## config.mk

```make
export PLATFORM = sky130hd
export DESIGN_NAME = sorted_priority_queue_core
export DESIGN_NICKNAME = d
export VERILOG_FILES = /design/src/rtl/core/spq_pkg.sv /design/src/rtl/core/spq_cell.sv /design/src/rtl/core/sorted_priority_queue_core.sv
export SDC_FILE = /design/constraint.sdc
export NUM_CORES = 2
export LEC_CHECK = 0
export BUFFER_PORTS_ARGS = -buffer_cell sky130_fd_sc_hd__buf_2
export CAP_MARGIN = 15
export CORE_MARGIN = 3
export CORE_UTILIZATION = 55
export CTS_BUF_LIST = sky130_fd_sc_hd__clkbuf_4 sky130_fd_sc_hd__clkbuf_8
export DETAILED_ROUTE_END_ITERATION = 12
export PLACE_DENSITY = 0.71
export SKIP_CTS_REPAIR_TIMING = 1
export SYNTH_ARGS = -nofsm -noshare
export SYNTH_HDL_FRONTEND = slang
export SYNTH_SLANG_ARGS = --single-unit
```

## constraint.sdc

```tcl
create_clock -name clk -period 8 [get_ports clk]
set_input_delay 2 -clock clk [delete_from_list [all_inputs] [get_ports clk]]
set_output_delay 2 -clock clk [all_outputs]
set_load 0.03 [all_outputs]
```

## src/rtl/core/spq_pkg.sv

```systemverilog
`timescale 1ns / 1ps

package spq_pkg;

	localparam int CAPACITY_DEF     = 16;
	localparam int PRIO_BITS_DEF    = 16;
	localparam int PAYLOAD_BITS_DEF = 32;

	localparam int OPCODE_W  = 2;
	localparam int KEY_W     = 16;
	localparam int PAY_W     = 32;
	localparam int COUNT_W   = 5;
	localparam int STATUS_W  = 2;

	typedef enum logic [OPCODE_W-1:0] {
		OP_INSERT = 2'd0,
		OP_REMOVE = 2'd1,
		OP_PEEK   = 2'd2
	} opcode_t;

	typedef enum logic [STATUS_W-1:0] {
		ST_OK    = 2'd0,
		ST_EMPTY = 2'd1,
		ST_FULL  = 2'd2
	} status_t;

	typedef struct packed {
		logic ins;
		logic rem;
	} cell_ctl_t;

endpackage

```

## src/rtl/core/spq_cell.sv

```systemverilog
`timescale 1ns / 1ps

module spq_cell #(
	parameter int PRIO_BITS    = spq_pkg::PRIO_BITS_DEF,
	parameter int PAYLOAD_BITS = spq_pkg::PAYLOAD_BITS_DEF
) (
	input  logic                    clk,
	input  spq_pkg::cell_ctl_t      ctl,
	input  logic                    occupied,
	input  logic                    left_keep,
	input  logic [PRIO_BITS-1:0]    new_prio,
	input  logic [PAYLOAD_BITS-1:0] new_pay,
	input  logic [PRIO_BITS-1:0]    left_prio,
	input  logic [PAYLOAD_BITS-1:0] left_pay,
	input  logic [PRIO_BITS-1:0]    right_prio,
	input  logic [PAYLOAD_BITS-1:0] right_pay,
	output logic [PRIO_BITS-1:0]    prio,
	output logic [PAYLOAD_BITS-1:0] pay,
	output logic                    keep
);

	logic [PRIO_BITS-1:0]    prio_q;
	logic [PAYLOAD_BITS-1:0] pay_q;

	assign keep = occupied && (prio_q >= new_prio);
	assign prio = prio_q;
	assign pay  = pay_q;

	always_ff @(posedge clk) begin
		if (ctl.rem) begin
			prio_q <= right_prio;
			pay_q  <= right_pay;
		end else if (ctl.ins && !keep) begin
			if (left_keep) begin
				prio_q <= new_prio;
				pay_q  <= new_pay;
			end else begin
				prio_q <= left_prio;
				pay_q  <= left_pay;
			end
		end
	end

endmodule

```

## src/rtl/core/sorted_priority_queue_core.sv

```systemverilog
`timescale 1ns / 1ps

// Sorted priority queue built as a row of CAPACITY compare cells, highest
// priority in cell 0, equal priorities kept in arrival order. Every cell
// compares its own entry with the incoming key in parallel and then holds,
// loads the new word or takes its neighbour's entry, so each operation
// completes as it is accepted: a command word is taken every cycle while
// the response side keeps up, and its response word appears in the output
// register in the cycle after acceptance. Throughput is set by that single
// output register: cmd_ready drops only while a response waits unread.
module sorted_priority_queue_core #(
	parameter int CAPACITY     = spq_pkg::CAPACITY_DEF,
	parameter int PRIO_BITS    = spq_pkg::PRIO_BITS_DEF,
	parameter int PAYLOAD_BITS = spq_pkg::PAYLOAD_BITS_DEF
) (
	input  logic                          clk,
	input  logic                          arst_n,
	input  logic                          cmd_valid,
	output logic                          cmd_ready,
	input  logic [spq_pkg::OPCODE_W-1:0]  opcode,
	input  logic [spq_pkg::KEY_W-1:0]     key_priority,
	input  logic [spq_pkg::PAY_W-1:0]     payload,
	output logic                          res_valid,
	input  logic                          res_ready,
	output logic [spq_pkg::PAY_W-1:0]     head_payload,
	output logic [spq_pkg::KEY_W-1:0]     head_priority,
	output logic                          is_empty,
	output logic [spq_pkg::COUNT_W-1:0]   entry_count,
	output logic [spq_pkg::STATUS_W-1:0]  status
);

	localparam int CNT_W = $clog2(CAPACITY + 1);

	logic [CNT_W-1:0]        count_q;
	logic [CNT_W-1:0]        count_nxt;
	logic                    fire;
	logic                    full;
	logic                    empty;
	logic [63:0]             key_ext;
	logic [63:0]             pay_ext;
	logic [PRIO_BITS-1:0]    key_w;
	logic [PAYLOAD_BITS-1:0] pay_w;
	spq_pkg::cell_ctl_t      ctl;
	spq_pkg::status_t        st_nxt;
	logic [PRIO_BITS-1:0]    head_prio_nxt;
	logic [PAYLOAD_BITS-1:0] head_pay_nxt;

	logic [PRIO_BITS-1:0]    cell_prio [CAPACITY];
	logic [PAYLOAD_BITS-1:0] cell_pay  [CAPACITY];
	logic                    cell_keep [CAPACITY];

	logic                    res_valid_q;
	logic [spq_pkg::PAY_W-1:0]    res_pay_q;
	logic [spq_pkg::KEY_W-1:0]    res_prio_q;
	logic                         res_empty_q;
	logic [spq_pkg::COUNT_W-1:0]  res_count_q;
	spq_pkg::status_t             res_status_q;

	assign cmd_ready = !res_valid_q || res_ready;
	assign fire      = cmd_valid && cmd_ready;
	assign full      = (count_q == CNT_W'(CAPACITY));
	assign empty     = (count_q == '0);
	assign key_ext   = 64'(key_priority);
	assign pay_ext   = 64'(payload);
	assign key_w     = key_ext[PRIO_BITS-1:0];
	assign pay_w     = pay_ext[PAYLOAD_BITS-1:0];

	always_comb begin
		ctl           = '0;
		count_nxt     = count_q;
		st_nxt        = spq_pkg::ST_OK;
		head_prio_nxt = cell_prio[0];
		head_pay_nxt  = cell_pay[0];
		case (opcode)
			spq_pkg::OP_INSERT: begin
				if (full) begin
					st_nxt = spq_pkg::ST_FULL;
				end else begin
					ctl.ins   = fire;
					count_nxt = count_q + CNT_W'(1);
					if (empty || (key_w > cell_prio[0])) begin
						head_prio_nxt = key_w;
						head_pay_nxt  = pay_w;
					end
				end
			end
			spq_pkg::OP_REMOVE: begin
				if (empty) begin
					st_nxt = spq_pkg::ST_EMPTY;
				end else begin
					ctl.rem   = fire;
					count_nxt = count_q - CNT_W'(1);
				end
			end
			default: begin
				if (empty) begin
					st_nxt = spq_pkg::ST_EMPTY;
				end
			end
		endcase
		if (st_nxt == spq_pkg::ST_EMPTY) begin
			head_prio_nxt = '0;
			head_pay_nxt  = '0;
		end
	end

	for (genvar i = 0; i < CAPACITY; i++) begin : g_cell
		logic                    occ;
		logic                    lkeep;
		logic [PRIO_BITS-1:0]    lprio;
		logic [PAYLOAD_BITS-1:0] lpay;
		logic [PRIO_BITS-1:0]    rprio;
		logic [PAYLOAD_BITS-1:0] rpay;

		assign occ = (CNT_W'(i) < count_q);

		if (i == 0) begin : g_first
			assign lkeep = 1'b1;
			assign lprio = key_w;
			assign lpay  = pay_w;
		end else begin : g_inner
			assign lkeep = cell_keep[i-1];
			assign lprio = cell_prio[i-1];
			assign lpay  = cell_pay[i-1];
		end

		if (i == CAPACITY - 1) begin : g_last
			assign rprio = cell_prio[i];
			assign rpay  = cell_pay[i];
		end else begin : g_body
			assign rprio = cell_prio[i+1];
			assign rpay  = cell_pay[i+1];
		end

		spq_cell #(
			.PRIO_BITS    (PRIO_BITS),
			.PAYLOAD_BITS (PAYLOAD_BITS)
		) u_cell (
			.clk        (clk),
			.ctl        (ctl),
			.occupied   (occ),
			.left_keep  (lkeep),
			.new_prio   (key_w),
			.new_pay    (pay_w),
			.left_prio  (lprio),
			.left_pay   (lpay),
			.right_prio (rprio),
			.right_pay  (rpay),
			.prio       (cell_prio[i]),
			.pay        (cell_pay[i]),
			.keep       (cell_keep[i])
		);
	end

	always_ff @(posedge clk or negedge arst_n) begin
		if (!arst_n) begin
			count_q     <= '0;
			res_valid_q <= 1'b0;
		end else begin
			if (fire) begin
				count_q     <= count_nxt;
				res_valid_q <= 1'b1;
			end else if (res_ready) begin
				res_valid_q <= 1'b0;
			end
		end
	end

	logic [63:0] hp_ext;
	logic [63:0] hy_ext;
	logic [63:0] cnt_ext;

	assign hp_ext  = 64'(head_prio_nxt);
	assign hy_ext  = 64'(head_pay_nxt);
	assign cnt_ext = 64'(count_nxt);

	always_ff @(posedge clk) begin
		if (fire) begin
			res_pay_q    <= hy_ext[spq_pkg::PAY_W-1:0];
			res_prio_q   <= hp_ext[spq_pkg::KEY_W-1:0];
			res_empty_q  <= (count_nxt == '0);
			res_count_q  <= cnt_ext[spq_pkg::COUNT_W-1:0];
			res_status_q <= st_nxt;
		end
	end

	assign res_valid     = res_valid_q;
	assign head_payload  = res_pay_q;
	assign head_priority = res_prio_q;
	assign is_empty      = res_empty_q;
	assign entry_count   = res_count_q;
	assign status        = res_status_q;

endmodule

```

==> impl_results.md <==
- Status: completed
- Largest net degree at the start of global routing: 285
- Final #Nets: 4628
- Tot Pwr: 13940 µW
- Syn nets: 4671
- Top delay family on crit path: compound AO/OA/AOI/OAI gates
- Fin Clk Skew: 59.71 ps
- RSZ-0062 raised after global routing: false
- Cell Pwr Density: 272.3 nW/µm²
- Int Power: 9272 µW
- Sequential share of power: 0.434
- Post-Syn Area: 46980 µm²
- DR iter-0 viols: 3148
- First-pass GRT wire length: 194200 µm
- Net Sw Frac: 0.3350
- Worst-margin pin slew: 1102 ps
- Gate power share: 0.280
- Peak Freq: 181.1 MHz
- Worst slew margin: 0.2653
- CP endpoint kind: register
- Die ar.: 88960 µm²
- Crit Path Max Fanout: 24
- Finished Cell Area: 51200 µm²
- WP depth: 11
- Final period utilization: 0.6904
- Final setup violation count: 0
- Period minus WS final: 5523 ps
- Pre-antenna DRT Iters: 6
- GP Congestion: 0.9259
- Average size of a mapped cell: 10.78 µm²
- DRT antenna net count: 0
- Final hold viol count: 0
- Site Rows: 106
- Share of synthesized flip-flops with an asynchronous set or reset: 0.007229
- Slew Viols, Final: 0
- Register bit total from synthesis: 830
- Area Overhead vs Synth: 8.972%
- Htree depth: 4
- Clock tree sinks: 830
- Vias in the first global route: 33105
- Post-DP HPWL: 79250 µm
- Post-Syn Instances: 4357
- Initial antenna violation count: 2
- Via count: 34098
- Ys Warns: 0
- GRT overflow: 0
- Clk pwr share: 0.286
- Peak VDD IR: 0.1620 mV
- Core area: 84090 µm²
- Dpl cell area: 48320 µm²
- LEAKAGE: 0.01972 µW
- Num CTS Buffers: 149
- Crit path kind: in -> reg
- Sw power: 4671 µW
- Crit path buf inv count: 3
- Most used flip-flop cell after synthesis: edfxtp_1
- Worst EP required: 8460 ps
- Hold path cells: 2
- PortBufs: 111
- Top Ports: 112
- Hold crit path type: reg -> reg
- Die height: 298.3 µm
- CTS tree: built
- Sequential-to-total area share from yosys stat: 0.5299
- Worst skew pair latency: 840 ps
- DRC Markers: 0
- Reg2reg path depth: 10
- Post-synth EDFFs: 824
- CP peak stage delay: 630 ps
- Crit-path cells: buf_2 > inv_1 > ha_1 > a21oi_1 > o21ai_0 > a2111oi_0 > o21ai_0 > a221oi_1 > or3_2 > and2_2 > buf_4
- Total routed wirelength: 125100 µm
- Setup TNS: 0 ps
- Starting Density: 0.5587
- DR WL/cell: 22.50 µm
- Crit path top cell by count: o21ai_0
- Root Buffer: clkbuf_8
- Clock Pin Slew Worst Setup and Hold Paths: 60 ps
- Vias per Instance: 6.136
- Slowest-stage cell, CP: and2_2
- Max-Cap Viols: 0
- CP Data Arrival Time: 5980 ps
- Startpoint Class: input port
- Fill cells: 6913
- Chip width: 298.3 µm
- Post-synth cell types: 60
- Share of cells above drive strength 1: 0.1206
- Global Route Usage Sum: 0.2785
- Clock buffer depth: 3
worst paths after layout:
check / from / end / slack, ps
max: key_priority[11] / g_cell[7].u_cell.pay[2] / 2480
min: g_cell[4].u_cell.pay[20] / g_cell[3].u_cell.pay[20] / 520
max reg2reg: count_q[0] / g_cell[8].u_cell.pay[9] / 3720
min reg2reg: g_cell[4].u_cell.pay[20] / g_cell[3].u_cell.pay[20] / 520
max in group asynchronous: arst_n / count_q[1] / 6820
min in group asynchronous: arst_n / count_q[0] / 990
routing by layer:
| layer | share of wire | vias up | track usage |
|---|---|---|---|
| li1 | - | 15907 | - |
| met1 | 0.44 | 16601 | 0.3889 |
| met2 | 0.46 | 1369 | 0.4372 |
| met3 | 0.076 | 221 | 0.05174 |
| met4 | 0.030 | 0 | 0.09974 |
| met5 | 0 | - | 0 |
cell families after synthesis:
logic type | Yosys count | share of synthesized area
muxes | 659 | 0.1418
xor gates and xnor gates | 2 | 0.0003729
adders and majority gates | 260 | 0.06924
DFF | 830 | 0.5299
and+or+nand+nor | 1219 | 0.1045
buffers and inverters | 409 | 0.03539
AOI/OAI and AO/OA | 978 | 0.1188
tightest hold or removal path: cells and delay by family, from the launching register on:
kind	cells	cell delay, ps
and+or+nand+nor	1	50
AOI/OAI and AO/OA	1	70
DFF	1	340
sequential cells by signal, summed over array words and instances (netlist names):
signal and count:
count_q 5, entry_count 5, g_cell.u_cell.pay 512, g_cell.u_cell.prio 256
head_payload 32, head_priority 16, is_empty 1, res_valid 1
status 2
cells in the mapped netlist (all sizes together), types with 2 or more instances:
cell     number  area share
edfxtp      824        0.53
nand2       748       0.060
mux2i       608        0.13
o21ai       570       0.061
nor2        328       0.026
ha          260       0.069
clkbuf      255       0.020
a21oi       197       0.021
buf         115       0.012
a31oi        57      0.0076
nor3         56      0.0062
mux2         51       0.012
o221a        48       0.012
inv          38      0.0030
a21o         34      0.0054
nand4        25      0.0033
nand2b       17      0.0023
nand3        14      0.0015
a211oi        8      0.0014
o21a          8      0.0013
a2111oi       7      0.0013
and4          7      0.0013
nor2b         7     0.00093
dfrtp         6      0.0032
o211ai        6     0.00096
o31ai         6     0.00096
a211o         5     0.00093
a221oi        5     0.00093
a41oi         5     0.00093
o22ai         5     0.00067
and2          4     0.00053
or4           4     0.00064
nor3b         3     0.00048
o2bb2ai       3     0.00056
o31a          3     0.00056
a22oi         2     0.00032
o32ai         2     0.00037
or3           2     0.00027
xnor2         2     0.00037
power groups by stage:
stage	Clock [µW]	Sequential (µW)	Combinational (µW)
finish	3990	6050	3900
global route	4240	6110	4260
CTS	4050	6050	3880
detailed placement	0	6130	3870
global placement	0	6120	3770
floorplan	0	6080	2740
placed cells by master, fill, tap and decap left out, types with 55 or more instances in the layout:
cell type	synthesis	final
edfxtp_1	824	824
a31oi_1	57	55
a21oi_1	197	196
nand2_1	746	736
mux2i_1	608	608
ha_1	260	260
buf_2	63	112
clkbuf_8	0	150
nor3_1	55	55
o21ai_0	562	557
nor2_1	328	326
buf_4	9	55
stage by stage:
step	util	setup WS [ps]	instances	hold WS [ps]
6_report	0.6089	2477	5557	522.7
5_1_grt	0.6089	2277	5557	551.0
4_1_cts	0.6088	2566	5555	522.6
3_5_place_dp	0.5747	1655	5297	531.7
3_3_place_gp	0.5746	1849	5296	511.4
2_1_floorplan	-	735.5	4357	509.4
final cells by class:
class,instances,area [µm²],share of cell area
flip-flops and latches,830,24890,0.4862
multi-input cells,3118,20710,0.4045
clock inverters,57,422.9,0.008260
well taps,1134,1419,0.02771
clock buffers,201,2447,0.04780
inverters,39,147.6,0.002884
repair buffers,176,1154,0.02253
diodes,2,5.005,0.00009776
Power figures use the tool's default switching activity.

--

INSTRUCTIONS TO FOLLOW:
What is needed is one number, the count of lines in the listing above that contain the word "lkeep".

SOLUTION:
4